First, some background. In those days, the playhouse didn’t have dedicated performance space so we would produce plays at the Legion Club or the Chances R beer garden and the summer musicals were performed at the high school. Constantly moving scenery, costumes and people around required many volunteers, but they were in abundance. This particular summer was no exception.
The show was to be directed by a former drama director at York College. She held auditions and cast the show. Soon after, she resigned her position at the college and the production and moved to Omaha where she served as stage manager at a theatre in the Old Market area.
Stepping in for the production was none other than Joe Berry. Those who remembered Joe were thrilled that he agreed to come out of “retirement” and take over this production. Sadly, Joe passed away in 2002, but his memory is still alive and well for many of us.
I remember Joe best sitting on the first row of the theatre and banging his cane on the orchestra pit cover to get our attention. Ok, my attention. You see, I was cast as Marian the librarian which is a dream role for a young(ish) soprano.
Back to the fall.
I had a major costume change just before the last scene and as many of you know, that can be very stressful. This was our first dress rehearsal and I was back stage getting into my white dress for the final bridge scene. I had a crew of people helping me, but it still seemed to take forever. I was running back stage to get into place and tripped on a set piece and fell - flat on my face. I whacked my nose badly and blood started gushing all over my white dress.
The next night there was glow tape everywhere.

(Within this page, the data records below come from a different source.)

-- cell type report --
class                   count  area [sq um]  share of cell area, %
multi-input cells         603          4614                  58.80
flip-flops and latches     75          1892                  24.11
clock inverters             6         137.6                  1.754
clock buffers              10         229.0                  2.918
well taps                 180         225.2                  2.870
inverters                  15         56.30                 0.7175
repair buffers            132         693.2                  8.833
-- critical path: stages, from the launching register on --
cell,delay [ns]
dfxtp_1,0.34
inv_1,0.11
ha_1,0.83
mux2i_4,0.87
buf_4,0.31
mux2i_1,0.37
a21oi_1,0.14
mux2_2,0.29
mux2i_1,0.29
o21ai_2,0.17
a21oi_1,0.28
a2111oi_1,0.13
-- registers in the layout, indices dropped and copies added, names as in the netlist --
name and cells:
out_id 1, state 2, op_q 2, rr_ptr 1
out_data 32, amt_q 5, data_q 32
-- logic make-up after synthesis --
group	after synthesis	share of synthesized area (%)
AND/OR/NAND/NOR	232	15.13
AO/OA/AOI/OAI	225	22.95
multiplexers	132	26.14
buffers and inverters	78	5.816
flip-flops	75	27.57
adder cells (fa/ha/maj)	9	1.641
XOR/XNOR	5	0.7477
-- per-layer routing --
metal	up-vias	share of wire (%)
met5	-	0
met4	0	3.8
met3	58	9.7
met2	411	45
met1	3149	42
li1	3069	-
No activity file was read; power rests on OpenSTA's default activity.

I was cleaned up, the dress laundered and the show opened on time to great audiences every night, but it never would have happened without a dedicated cast, phenomenal crew and consummate director. All volunteers. That’s how community theater works. A group of people coming together, putting in long hours and having more fun than they ever imagined while developing friendships that literally last a lifetime.

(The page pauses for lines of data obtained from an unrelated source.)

[src/rtl/uart_rx_oversampler_if.sv]
// uart_rx_oversampler_if: serial line, frame settings and received-character strobe bundle
interface uart_rx_oversampler_if;
    logic       rx_en_i;
    logic       tick_i;
    logic       rx_i;
    logic [1:0] data_bit_num_i;
    logic       parity_en_i;
    logic       parity_type_i;
    logic       stop_bit_num_i;
    logic [7:0] data_o;
    logic       data_valid_o;
    logic       parity_err_o;
    logic       stop_bit_err_o;
    logic       busy_o;
    modport master (
        output rx_en_i, tick_i, rx_i, data_bit_num_i, parity_en_i, parity_type_i, stop_bit_num_i,
        input  data_o, data_valid_o, parity_err_o, stop_bit_err_o, busy_o
    );
    modport slave (
        input  rx_en_i, tick_i, rx_i, data_bit_num_i, parity_en_i, parity_type_i, stop_bit_num_i,
        output data_o, data_valid_o, parity_err_o, stop_bit_err_o, busy_o
    );
endinterface

[src/rtl/uart_rx_oversampler.sv]
// uart_rx_oversampler: oversampled UART receiver with 3-sample majority vote per bit
module uart_rx_oversampler #(
    parameter int SAMPLING_RATE = 16
) (
    input logic                  clk,
    input logic                  reset,
    uart_rx_oversampler_if.slave bus
);
    localparam int CW = $clog2(SAMPLING_RATE);
    localparam logic [CW-1:0] C_M0   = CW'(SAMPLING_RATE / 2 - 1);
    localparam logic [CW-1:0] C_M1   = CW'(SAMPLING_RATE / 2);
    localparam logic [CW-1:0] C_M2   = CW'(SAMPLING_RATE / 2 + 1);
    localparam logic [CW-1:0] C_LAST = CW'(SAMPLING_RATE - 1);
    typedef enum logic [2:0] {IDLE, START, DATA, PARITY, STOP} state_t;
    state_t        r_state;
    logic [1:0]    r_sync;
    logic [CW-1:0] r_cnt;
    logic [2:0]    r_bit;
    logic [7:0]    r_shift;
    logic [1:0]    r_v;
    logic [1:0]    r_nbits;
    logic          r_par_en, r_par_type, r_stop2, r_stop_idx;
    logic          r_par_err, r_stop_err, r_armed;
    logic [7:0]    r_data;
    logic          r_valid, r_perr_o, r_serr_o;
    logic          w_rx_s, w_vote, w_decide, w_wrap, w_last_bit;
    assign w_rx_s     = r_sync[1];
    assign w_vote     = (r_v[0] & r_v[1]) | (r_v[0] & w_rx_s) | (r_v[1] & w_rx_s);
    assign w_decide   = bus.tick_i && r_cnt == C_M2;
    assign w_wrap     = bus.tick_i && r_cnt == C_LAST;
    assign w_last_bit = r_bit == 3'd4 + {1'b0, r_nbits};
    always_ff @(posedge clk) begin
        if (reset) begin
            r_state    <= IDLE;
            r_sync     <= 2'b11;
            r_cnt      <= '0;
            r_bit      <= '0;
            r_shift    <= '0;
            r_v        <= 2'b11;
            r_nbits    <= '0;
            r_par_en   <= 1'b0;
            r_par_type <= 1'b0;
            r_stop2    <= 1'b0;
            r_stop_idx <= 1'b0;
            r_par_err  <= 1'b0;
            r_stop_err <= 1'b0;
            r_armed    <= 1'b1;
            r_data     <= '0;
            r_valid    <= 1'b0;
            r_perr_o   <= 1'b0;
            r_serr_o   <= 1'b0;
        end else begin
            r_sync  <= {r_sync[0], bus.rx_i};
            r_valid <= 1'b0;
            // a held-low line must return high before another start is accepted
            if (w_rx_s) r_armed <= 1'b1;
            if (!bus.rx_en_i) begin
                r_state <= IDLE;
                r_cnt   <= '0;
            end else if (bus.tick_i) begin
                r_cnt <= (r_state == IDLE || r_cnt == C_LAST) ? '0 : r_cnt + CW'(1);
                if (r_cnt == C_M0) r_v[0] <= w_rx_s;
                if (r_cnt == C_M1) r_v[1] <= w_rx_s;
                case (r_state)
                    IDLE: if (!w_rx_s && r_armed) begin
                        r_state    <= START;
                        r_nbits    <= bus.data_bit_num_i;
                        r_par_en   <= bus.parity_en_i;
                        r_par_type <= bus.parity_type_i;
                        r_stop2    <= bus.stop_bit_num_i;
                        r_shift    <= '0;
                        r_par_err  <= 1'b0;
                        r_stop_err <= 1'b0;
                        r_stop_idx <= 1'b0;
                    end
                    START: if (w_decide && w_vote) r_state <= IDLE;
                        else if (w_wrap) begin
                            r_state <= DATA;
                            r_bit   <= '0;
                        end
                    DATA: begin
                        if (w_decide) r_shift[r_bit] <= w_vote;
                        if (w_wrap && w_last_bit) r_state <= r_par_en ? PARITY : STOP;
                        else if (w_wrap) r_bit <= r_bit + 3'd1;
                    end
                    PARITY: begin
                        if (w_decide && w_vote != (^r_shift ^ r_par_type)) r_par_err <= 1'b1;
                        if (w_wrap) r_state <= STOP;
                    end
                    STOP: begin
                        if (w_decide && r_stop_idx == r_stop2) begin
                            r_data   <= r_shift;
                            r_perr_o <= r_par_err;
                            r_serr_o <= r_stop_err | ~w_vote;
                            r_valid  <= 1'b1;
                            r_state  <= IDLE;
                            r_cnt    <= '0;
                            r_armed  <= w_vote;
                        end else if (w_decide) r_stop_err <= r_stop_err | ~w_vote;
                        if (w_wrap) r_stop_idx <= 1'b1;
                    end
                    default: r_state <= IDLE;
                endcase
            end
        end
    end
    assign bus.data_o         = r_data;
    assign bus.data_valid_o   = r_valid;
    assign bus.parity_err_o   = r_perr_o;
    assign bus.stop_bit_err_o = r_serr_o;
    assign bus.busy_o         = r_state != IDLE;
endmodule

[src/flat_wrapper.sv]
// flat-port wrapper written by rule: the top's interface ports become plain ports
module uart_rx_oversampler_flat 
#(
    parameter int SAMPLING_RATE = 16
)
  (clk, reset, bus_rx_en_i, bus_tick_i, bus_rx_i, bus_data_bit_num_i, bus_parity_en_i, bus_parity_type_i, bus_stop_bit_num_i, bus_data_o, bus_data_valid_o, bus_parity_err_o, bus_stop_bit_err_o, bus_busy_o);
  uart_rx_oversampler_if bus_i ();
  input logic clk;
  input logic reset;
  input wire logic [$bits(bus_i.rx_en_i)-1:0] bus_rx_en_i;
  input wire logic [$bits(bus_i.tick_i)-1:0] bus_tick_i;
  input wire logic [$bits(bus_i.rx_i)-1:0] bus_rx_i;
  input wire logic [$bits(bus_i.data_bit_num_i)-1:0] bus_data_bit_num_i;
  input wire logic [$bits(bus_i.parity_en_i)-1:0] bus_parity_en_i;
  input wire logic [$bits(bus_i.parity_type_i)-1:0] bus_parity_type_i;
  input wire logic [$bits(bus_i.stop_bit_num_i)-1:0] bus_stop_bit_num_i;
  output wire logic [$bits(bus_i.data_o)-1:0] bus_data_o;
  output wire logic [$bits(bus_i.data_valid_o)-1:0] bus_data_valid_o;
  output wire logic [$bits(bus_i.parity_err_o)-1:0] bus_parity_err_o;
  output wire logic [$bits(bus_i.stop_bit_err_o)-1:0] bus_stop_bit_err_o;
  output wire logic [$bits(bus_i.busy_o)-1:0] bus_busy_o;
  assign bus_i.rx_en_i = bus_rx_en_i;
  assign bus_i.tick_i = bus_tick_i;
  assign bus_i.rx_i = bus_rx_i;
  assign bus_i.data_bit_num_i = bus_data_bit_num_i;
  assign bus_i.parity_en_i = bus_parity_en_i;
  assign bus_i.parity_type_i = bus_parity_type_i;
  assign bus_i.stop_bit_num_i = bus_stop_bit_num_i;
  assign bus_data_o = bus_i.data_o;
  assign bus_data_valid_o = bus_i.data_valid_o;
  assign bus_parity_err_o = bus_i.parity_err_o;
  assign bus_stop_bit_err_o = bus_i.stop_bit_err_o;
  assign bus_busy_o = bus_i.busy_o;
  uart_rx_oversampler #(.SAMPLING_RATE(SAMPLING_RATE)) u_core (.clk(clk), .reset(reset), .bus(bus_i));
endmodule
[config.mk]
export PLATFORM = sky130hd
export DESIGN_NAME = uart_rx_oversampler_flat
export DESIGN_NICKNAME = d
export VERILOG_FILES = /design/src/rtl/uart_rx_oversampler_if.sv /design/src/rtl/uart_rx_oversampler.sv /design/src/flat_wrapper.sv
export SDC_FILE = /design/constraint.sdc
export NUM_CORES = 1
export LEC_CHECK = 0
export ABC_AREA = 1
export BUFFER_PORTS_ARGS = -buffer_cell sky130_fd_sc_hd__buf_2
export CORE_ASPECT_RATIO = 1.2
export CORE_UTILIZATION = 53
export CTS_CLUSTER_DIAMETER = 60
export DETAILED_ROUTE_END_ITERATION = 10
export GPL_ROUTABILITY_DRIVEN = 0
export PLACE_DENSITY = 0.76
export REMOVE_ABC_BUFFERS = 1
export SYNTH_ARGS = -nofsm -noshare
export SYNTH_HDL_FRONTEND = slang
export SYNTH_SLANG_ARGS = --single-unit
[constraint.sdc]
create_clock -name clk -period 1.5 [get_ports clk]
set_clock_uncertainty 0.2 [all_clocks]
set_input_delay 0.375 -clock clk [delete_from_list [all_inputs] [get_ports clk]]
set_output_delay 0.375 -clock clk [all_outputs]
set_load 0.01 [all_outputs]
Word level (Yosys, flattened, before mapping)
Cells that the tools add are included.
W data, S select, Z words.
- bits in registers: 42
- latch bits: 0
- memory bits (writable): 0
- memory bits (read-only): 0
- output and inout port bits: 12
- memories: 0
- $add $sub $neg: 3
- $mul: 0
- divide/modulo/power cells: 0
- magnitude comparators: 2
- equality and inequality tests: 25
- shift-type cells: 0
- mux-type cells: 36
- bitwise logic cells: 11
- reductions and logical operators: 29
- operators with widths (kind ; count):
    $mux W3 ; 11
    $ne A2 B1 Y1 const B ; 9
    $mux W8 ; 2
    $pmux W8 S2 ; 1
    $pmux W3 S5 ; 1
    $reduce_and A5 Y1 ; 3
    $eq A4 B4 Y1 const B ; 3
    $mux W1 ; 12
    $mux W4 ; 3
    $reduce_and A6 Y1 ; 2
    $bwmux W8 ; 1
    $logic_and A1 B1 Y1 ; 8
    $ne A2 B2 Y1 const B ; 4
    $reduce_and A4 Y1 ; 2
    $reduce_bool A2 Y1 ; 4
    $reduce_xor A8 Y1 ; 1
    $reduce_and A7 Y1 ; 1
    $eq A3 B2 Y1 const B ; 2
    $pmux W1 S2 ; 3
    $pmux W3 S2 ; 1
    $reduce_and A3 Y1 ; 2
    $add A4 B1 Y4 const B ; 1
    $eq A4 B3 Y1 const B ; 1
    $lt A3 B4 Y1 const B ; 1
    20 further kinds ; 27

Depth between registers and ports, before layout
- depth after elaboration: 8
- depth in mapped cells: 11
- gate-level depth less buffers: 11

Worst setup path before layout
No wires, ideal clock.
- path kind: reg-to-reg
- from: register u_core.r_cnt[0]
- to: register u_core.r_armed
- library setup time: 0.112 ns
- arrival: 1.343 ns
- slack: -0.155 ns
- cell stages (with the launch flop): 11
- buffers on the path: 0
- path through: dfxtp_1 > ha_1 > nand2_2 > nor2_4 > nand2_2 > nor2_4 > nand2_4 > o21ai_0 > o21ai_0 > nor2_1 > inv_1
- word-level cells in the longest chain between the ends: 7
- RTL lines (item ; RTL line ; text):
    from (decl) ; uart_rx_oversampler.sv:17 ; logic [CW-1:0] r_cnt;
    from (signal assigned) ; uart_rx_oversampler.sv:61 ; r_cnt <= (r_state == IDLE || r_cnt == C_LAST) ? '0 : r_cnt + CW'(1);
    $eq A4 B4 Y1 ; uart_rx_oversampler.sv:29 ; assign w_decide = bus.tick_i && r_cnt == C_M2;
    $logic_and A1 B1 Y1 ; uart_rx_oversampler.sv:29 ;
    $logic_and A1 B1 Y1 ; uart_rx_oversampler.sv:91 ; if (w_decide && r_stop_idx == r_stop2) begin
    $mux W1 ; uart_rx_oversampler.sv:91 ;
    $mux W1 ; uart_rx_oversampler.sv:64 ; case (r_state)
    $mux W1 ; uart_rx_oversampler.sv:60 ; end else if (bus.tick_i) begin
    $mux W1 ; uart_rx_oversampler.sv:57 ; if (!bus.rx_en_i) begin
    to (signal assigned) ; uart_rx_oversampler.sv:98 ; r_armed <= w_vote;
    to (decl) ; uart_rx_oversampler.sv:23 ; logic r_par_err, r_stop_err, r_armed;
No other way between the ends.
A chain may end at the register's enable or synchronous reset.

Worst setup path in the final report
- from: register u_core.r_sync[1]
- to: register u_core.r_stop_err
- word-level cells in the longest chain between the ends: 8
- RTL lines (item ; RTL line ; text):
    from (decl) ; uart_rx_oversampler.sv:16 ; logic [1:0] r_sync;
    from (signal assigned) ; uart_rx_oversampler.sv:53 ; r_sync <= {r_sync[0], bus.rx_i};
    $and A1 B1 Y1 ; uart_rx_oversampler.sv:28 ; assign w_vote = (r_v[0] & r_v[1]) | (r_v[0] & w_rx_s) | (r_v[1] & w_rx_s);
    $or A1 B1 Y1 (2 in a row) ; uart_rx_oversampler.sv:28 ;
    $not A1 Y1 ; uart_rx_oversampler.sv:99 ; end else if (w_decide) r_stop_err <= r_stop_err | ~w_vote;
    $or A1 B1 Y1 ; uart_rx_oversampler.sv:99 ;
    $mux W1 ; uart_rx_oversampler.sv:99 ;
    $mux W1 ; uart_rx_oversampler.sv:91 ;
    $pmux W1 S2 ; uart_rx_oversampler.sv:64 ;
    to (signal assigned) ; uart_rx_oversampler.sv:99 ;
    to (decl) ; uart_rx_oversampler.sv:23 ;
Parallel ways exist; a longest one is shown, timed or not. The select of a mux whose other input is x is not followed.

==> results.py <==
metrics = {
    "outcome": {
        "status": "finished, violations left",
        "failed_checks": "negative setup slack",
    },
    "worst_setup_path": {
        "rrSetupSlack_ns": -0.27,
        "cpMostUsedCell": "nand2_1",
        "worstSetupPathType": "register to register",
        "r2r-start": "u_core.r_sync[1]",
        "arrival_ns": 1.76,
        "critPathSlowestCell": "dfxtp_2",
        "worst_setup_path_end_kind": "register",
        "crit_family": "simple AND/OR/NAND/NOR gates",
        "path_cells": "buf_4 -> inv_1 -> nand2_1 -> nand2_4 -> buf_4 -> nand2_1 -> nor3_1 -> nand2_1 -> o21ai_0 -> nor2_1",
        "worst-path-stages": 10,
        "worstReg2RegEnd": "u_core.r_stop_err",
        "worst_setup_path_start_kind": "register",
        "cpPeakStageDelay_ns": 0.35,
        "required_ns": 1.50,
        "critPathBufInv": 3,
        "r2r_cells": 10,
        "cp_max_fo": 4,
    },
    "route": {
        "antenna_left": 0,
        "first_iter_violations": 100,
        "wire_per_inst_um": 14.2,
        "drc": 0,
        "avgViaCountPerCell": 5.39,
        "num_vias": 2445,
        "first_pass_iters": 4,
        "wirelength_mm": 6.43,
    },
    "synthesis": {
        "async_reset_ff_share_pct": 0,
        "synth_compound_area_share_pct": 15.7,
        "synth_top_family_by_area": "simple AND/OR/NAND/NOR gates",
        "synth-seq-area-share_pct": 38.1,
        "synthMuxAreaShare_pct": 0,
        "synth.ff_latch_count": 42,
        "synthSimpleGateAreaFrac_pct": 33.0,
        "synthesis.area_um2": 2200,
        "yosys_warnings": 0,
        "yosys.cell_types.count": 29,
        "synthCells": 322,
        "yosys.area_share.adder_pct": 2.27,
        "synth-main-ff-cell": "dfxtp_1",
        "synthXorXnorAreaFrac_pct": 2.38,
        "synth_edf_count": 0,
        "syn_avg_cell_area_um2": 6.85,
    },
    "power": {
        "finalPower_mw": 2.12,
        "p_leak_nw": 1.35,
        "power_density_nw_per_um2": 674,
        "ir_drop_mv": 0.449,
    },
    "sta": {
        "timing.hold.ws_ns": 0.0508,
        "period_minus_slack_ns": 1.77,
        "slew_viol_final": 0,
        "fin_ws_ns": -0.268,
        "period_share_pct": 118,
        "setup_viol": 39,
        "timing_hold_violations_final": 0,
        "slew-limit-headroom_pct": 69.3,
        "rsz0062_at_grt": "true",
        "tightest_slew_ns": 0.457,
        "fmax_mhz": 565,
    },
    "die": {
        "die_w_um": 60.9,
        "start_util_pct": 55.5,
        "io_pins": 22,
        "die-area_um2": 4420,
        "fp-row-count": 25,
        "die_h_um": 72.7,
        "core_um2": 3970,
    },
    "cts": {
        "cts_max_level": 2,
        "root_buffer": "clkbuf_8",
        "cts_made_buffers": 5,
        "cts_hold_buf": 0,
        "clock_latency_ns": 0.30,
        "cts_tree": "yes",
        "cts_sinks": 42,
        "cts_buffer_depth": 2,
        "path_clk_slew_ns": 0.08,
    },
    "placement": {
        "dp_hpwl_mm": 3.66,
        "place_ws_ns": -0.290,
        "numPortBuffers": 21,
        "placed_cell_area_um2": 2630,
    },
    "grt": {
        "gr-total-overflow": 0,
        "antenna_found_initial": 0,
        "track_usage_pct": 29.3,
        "grt_max_degree": 19,
        "grt_pass1_vias": 2207,
        "grt_pass1_wl_mm": 9.63,
    },
    "hold_path": {
        "min_from": "bus_rx_i",
        "holdPathStages": 2,
        "hold_path_end": "u_core.r_sync[0]",
        "hp-class": "primary input to register",
    },
    "final_layout": {
        "nFillCells": 286,
        "syn_to_final_growth_pct": 42.5,
        "post-route-cell-area_um2": 3140,
        "final_layout_size_suffix_gt1_share_pct": 39.8,
        "nets": 414,
        "diodes": 0,
    },
    "run": {
        "drv_cap": 0,
    },
}
==> per-stage QoR <==
step	TNS (ns)	std cells	util, %
after detailed placement	-7.27	428	66.1
after CTS	-4.10	453	76.3
after global placement	-5.09	428	66.1
final	-7.22	454	79.1
after global routing	-9.98	454	79.1
after floorplan	-2.45	315	-
==> cells in the mapped netlist, drive strengths merged (4+ instances only) <==
cell	count	area, µm²
nand2	78	313
ha	4	50.1
buf	4	36.3
a21oi	33	169
nand3	28	140
o21ai	31	155
nor3	9	45.0
dfxtp	42	841
nor2	37	179
inv	36	140
xnor2	4	35.0
nand4	4	25.0
==> logic make-up after synthesis <==
| kind of cell | Yosys count |
|---|---|
| buf+inv | 43 |
| compound gates | 67 |
| simple gates | 160 |
| xor+xnor | 6 |
| fa+ha+maj | 4 |
| flops | 42 |
==> sequential cells by signal, indices dropped and copies added, names as in the netlist <==
signal                     flops
u_core.bus.data_o              8
u_core.r_shift                 8
u_core.r_cnt                   4
u_core.r_bit                   3
u_core.r_state                 3
u_core.r_nbits                 2
u_core.r_sync                  2
u_core.r_v                     2
u_core.bus.data_valid_o        1
u_core.bus.parity_err_o        1
u_core.bus.stop_bit_err_o      1
u_core.r_armed                 1
u_core.r_par_en                1
u_core.r_par_err               1
u_core.r_par_type              1
u_core.r_stop2                 1
u_core.r_stop_err              1
u_core.r_stop_idx              1
==> placed cells by master (no fill, tap or decap), drive strengths merged <==
| cell type | instances |
|---|---|
| nand2 | 79 |
| buf | 74 |
| dfxtp | 42 |
| nor2 | 38 |
| inv | 38 |
| a21oi | 33 |
| o21ai | 31 |
| nand3 | 28 |
| nor3 | 9 |
| clkbuf | 5 |
| xnor2 | 4 |
| nand4 | 4 |
| ha | 4 |
| or2 | 3 |
| xor2 | 2 |
| clkinv | 2 |
| nor4 | 1 |
| o21a | 1 |
| a22oi | 1 |
| o31ai | 1 |
==> worst max-delay path by stage <==
stage | end | slack (ns) | start
final | u_core.r_stop_err | -0.27 | u_core.r_sync[1]
after global routing | u_core.r_stop_err | -0.41 | u_core.r_sync[1]
after floorplan | u_core.r_armed | -0.15 | u_core.r_cnt[0]
after CTS | u_core.r_armed | -0.18 | u_core.r_cnt[1]
after global placement | u_core.r_armed | -0.19 | u_core.r_cnt[0]
after detailed placement | u_core.r_armed | -0.29 | u_core.r_cnt[0]
==> layer usage <==
| layer | part of all wire (%) | global-route usage, % | vias to the layer above |
|---|---|---|---|
| li1 | - | - | 1214 |
| met1 | 39 | 31.5 | 1113 |
| met2 | 53 | 52.7 | 90 |
| met3 | 5.2 | 6.56 | 28 |
| met4 | 3.1 | 14.1 | 0 |
| met5 | 0 | 0 | - |
==> cell type report <==
cell class                      instances  area [µm²]  share of cell area (%)
Clock buffer                            5        68.8                    2.19
Clock inverter                          2        10.0                   0.319
Inverter                               36         145                    4.62
Multi-Input combinational cell        239        1450                    46.1
Sequential cell                        42         851                    27.1
Tap cell                               54        67.6                    2.15
Timing Repair Buffer                   74         537                    17.1
Timing Repair inverter                  2        15.0                   0.478
==> report_power, final <==
part / leakage (nW) / total [mW] / internal, mW / switching (mW)
clock network: 0.0438 / 0.716 / 0.313 / 0.403
logic: 0.966 / 0.265 / 0.112 / 0.153
registers: 0.342 / 1.14 / 1.13 / 0.0113
==> worst reg2reg max path, cell delays in order, from the launching register on <==
cell,delay [ns]
dfxtp_2,0.35
buf_4,0.14
inv_1,0.06
nand2_1,0.10
nand2_4,0.12
buf_4,0.12
nand2_1,0.04
nor3_1,0.26
nand2_1,0.10
o21ai_0,0.10
nor2_1,0.05
==> what timing repair did <==
item / in CTS / in global routing
setup endpoints to repair: 38 / 41
setup buffers: 14 / 2
resized for setup: 71 / 27
pin swaps: 16 / 9
gates cloned: 4 / 0
(Power assumes the default switching activity.)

I’ve been honored and privileged to play more than a dozen characters on the Yorkshire Playhouse stage and in every one of the productions I have fallen.
…as Sonia, Marian and Lizzy, I fell in love
…as Baker’s Wife, I fell into the Prince
…as M’Lynn and Amanda, I fell apart
…as Mrs. Boyle, I fell to my death
All my experiences both onstage and back stage have been a joy. If you’ve never volunteered for a show, you should consider it. There are many, many jobs, both large and small and no experience is necessary, but the experience you gain can never be matched.